Tuesday, February 22, 2011

Mark Sparrow, Dispatches and Hospital Food

I've just seen an excellent television programme, Dispatches, about a journalist, Mark Sparrow, who had to spend ten weeks in hospital and found the food so bad that he set up a blog, Notes from a Hospital Bed, about it all.

Back in 1984 - Daphne's Year of Horrors - I was stuck in a hospital bed for some considerable time, in a side ward, pregnant but knowing I was likely to lose my baby, and more miserable than I've ever been before or since.

From time to time a meal would arrive on a tray. Sometimes it didn't arrive at all, because they forgot about me, what with me being kept in a side ward away from other pregnant women who tended to have a more hopeful prognosis.

Anyway. When the food did arrive, I just couldn't eat it. I simply couldn't tell what it was half the time - and I'm really not a fussy eater. I do remember asking a nurse if she had any idea what a particular vegetable was supposed to be - - and she didn't.

So, of course, I just got rather weaker and more malnourished, which set me up nicely for my forthcoming year of illness after losing my baby: I had a deep-vein thrombosis, a pulmonary embolism and very nearly died.

And in those darkest days, on my own in the side room, with nobody to talk to because they simply didn't know what to say to me and so kept well away, I thought - - this is ridiculous! I am pregnant: all the information about pregnancy emphasises the importance of good nutrition, and yet they are feeding me food that is almost entirely vitamin-free.

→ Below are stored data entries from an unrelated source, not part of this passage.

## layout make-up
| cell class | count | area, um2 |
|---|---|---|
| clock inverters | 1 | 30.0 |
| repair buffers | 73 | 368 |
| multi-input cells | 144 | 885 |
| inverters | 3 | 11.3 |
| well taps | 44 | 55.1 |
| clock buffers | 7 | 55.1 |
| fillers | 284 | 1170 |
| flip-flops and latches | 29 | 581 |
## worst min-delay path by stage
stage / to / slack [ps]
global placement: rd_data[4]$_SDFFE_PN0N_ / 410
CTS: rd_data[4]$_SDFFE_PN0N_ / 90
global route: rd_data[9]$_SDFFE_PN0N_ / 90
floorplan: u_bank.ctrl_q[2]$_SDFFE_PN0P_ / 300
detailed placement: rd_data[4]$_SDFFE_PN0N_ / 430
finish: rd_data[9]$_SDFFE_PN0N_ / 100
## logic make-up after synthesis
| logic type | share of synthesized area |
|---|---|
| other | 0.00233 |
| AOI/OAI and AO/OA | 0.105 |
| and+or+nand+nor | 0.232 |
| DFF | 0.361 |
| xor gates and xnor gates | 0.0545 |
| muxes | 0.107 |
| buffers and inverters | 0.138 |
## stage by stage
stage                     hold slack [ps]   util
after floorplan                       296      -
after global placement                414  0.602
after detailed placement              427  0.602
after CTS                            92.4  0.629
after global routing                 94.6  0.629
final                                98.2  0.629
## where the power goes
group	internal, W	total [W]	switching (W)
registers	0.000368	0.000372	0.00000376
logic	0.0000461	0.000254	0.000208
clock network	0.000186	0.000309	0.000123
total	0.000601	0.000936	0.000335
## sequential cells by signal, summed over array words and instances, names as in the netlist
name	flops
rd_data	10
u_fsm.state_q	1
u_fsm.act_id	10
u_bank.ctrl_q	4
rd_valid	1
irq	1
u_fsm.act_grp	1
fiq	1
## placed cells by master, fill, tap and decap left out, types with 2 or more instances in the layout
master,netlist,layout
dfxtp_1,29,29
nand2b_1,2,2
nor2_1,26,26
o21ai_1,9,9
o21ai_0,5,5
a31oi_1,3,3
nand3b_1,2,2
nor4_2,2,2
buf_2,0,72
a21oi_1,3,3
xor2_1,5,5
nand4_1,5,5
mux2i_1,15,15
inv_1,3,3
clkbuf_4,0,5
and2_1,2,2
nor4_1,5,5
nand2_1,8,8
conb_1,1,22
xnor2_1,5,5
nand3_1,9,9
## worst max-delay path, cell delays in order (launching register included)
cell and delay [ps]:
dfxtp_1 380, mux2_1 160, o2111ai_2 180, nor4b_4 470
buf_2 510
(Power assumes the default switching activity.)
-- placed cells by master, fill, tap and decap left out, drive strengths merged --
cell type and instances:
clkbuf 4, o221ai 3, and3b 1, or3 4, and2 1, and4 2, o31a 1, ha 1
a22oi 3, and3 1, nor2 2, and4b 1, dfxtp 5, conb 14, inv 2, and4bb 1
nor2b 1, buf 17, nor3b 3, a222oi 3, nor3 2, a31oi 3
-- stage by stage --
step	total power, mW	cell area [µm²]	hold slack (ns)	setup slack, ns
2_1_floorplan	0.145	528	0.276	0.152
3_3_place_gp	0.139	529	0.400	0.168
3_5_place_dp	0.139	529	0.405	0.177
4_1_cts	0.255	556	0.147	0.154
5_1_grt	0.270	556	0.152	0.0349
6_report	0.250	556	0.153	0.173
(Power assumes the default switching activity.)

So one of the things I did when I finally escaped and began to recover was to complain about the food. I can't remember now what lousy excuse they fobbed me off with, but I was too busy trying not to die to pursue it further.

Nearly twenty-seven years later, hospital food is still, in many places, terrible, with serious health implications for the patients. Loyd Grossman said, on the programme, that a hospital is not a good hospital until it has good food.

He's right, isn't he? Anyone disagree?

Many different ways have been tried to improve the food - - and yet, with 43% of hospitals cutting their food budgets, I'd say it's not a priority, is it?

However, through my work as a Simulated Patient I have hit on a solution.

I have attended very many training courses for doctors and the food is generally good. The best food tends to be on courses for surgeons. So: why's that then? Surgeons have status and can insist on decent food - and actually, they work long hours in a difficult job and why shouldn't they?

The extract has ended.